— Work instruction —
Exactly as written, retype all of the records that come next.

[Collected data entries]

_ _ _

## config.mk

```make
export PLATFORM = sky130hd
export DESIGN_NAME = msg_block_packer
export DESIGN_NICKNAME = d
export VERILOG_FILES = /design/src/rtl/msg_block_packer.sv
export SDC_FILE = /design/constraint.sdc
export NUM_CORES = 1
export LEC_CHECK = 0
export CAP_MARGIN = 20
export CORE_ASPECT_RATIO = 1.2
export CORE_MARGIN = 3
export CORE_UTILIZATION = 55
export CTS_BUF_LIST = sky130_fd_sc_hd__clkbuf_4
export DETAILED_ROUTE_END_ITERATION = 10
export GPL_ROUTABILITY_DRIVEN = 0
export GPL_TIMING_DRIVEN = 0
export PLACE_DENSITY = 0.83
export SYNTH_ARGS = -nofsm -noshare
export SYNTH_HDL_FRONTEND = slang
export SYNTH_SLANG_ARGS = --single-unit
```

## constraint.sdc

```tcl
create_clock -name clk_i -period 3.3 [get_ports clk_i]
set_input_delay 0.66 -clock clk_i [delete_from_list [all_inputs] [get_ports clk_i]]
set_output_delay 0.66 -clock clk_i [all_outputs]
set_load 0.01 [all_outputs]
```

_ _ _

— Problem solution —
## config.mk

```make
export PLATFORM = sky130hd
export DESIGN_NAME = msg_block_packer
export DESIGN_NICKNAME = d
export VERILOG_FILES = /design/src/rtl/msg_block_packer.sv
export SDC_FILE = /design/constraint.sdc
export NUM_CORES = 1
export LEC_CHECK = 0
export CAP_MARGIN = 20
export CORE_ASPECT_RATIO = 1.2
export CORE_MARGIN = 3
export CORE_UTILIZATION = 55
export CTS_BUF_LIST = sky130_fd_sc_hd__clkbuf_4
export DETAILED_ROUTE_END_ITERATION = 10
export GPL_ROUTABILITY_DRIVEN = 0
export GPL_TIMING_DRIVEN = 0
export PLACE_DENSITY = 0.83
export SYNTH_ARGS = -nofsm -noshare
export SYNTH_HDL_FRONTEND = slang
export SYNTH_SLANG_ARGS = --single-unit
```

## constraint.sdc

```tcl
create_clock -name clk_i -period 3.3 [get_ports clk_i]
set_input_delay 0.66 -clock clk_i [delete_from_list [all_inputs] [get_ports clk_i]]
set_output_delay 0.66 -clock clk_i [all_outputs]
set_load 0.01 [all_outputs]
```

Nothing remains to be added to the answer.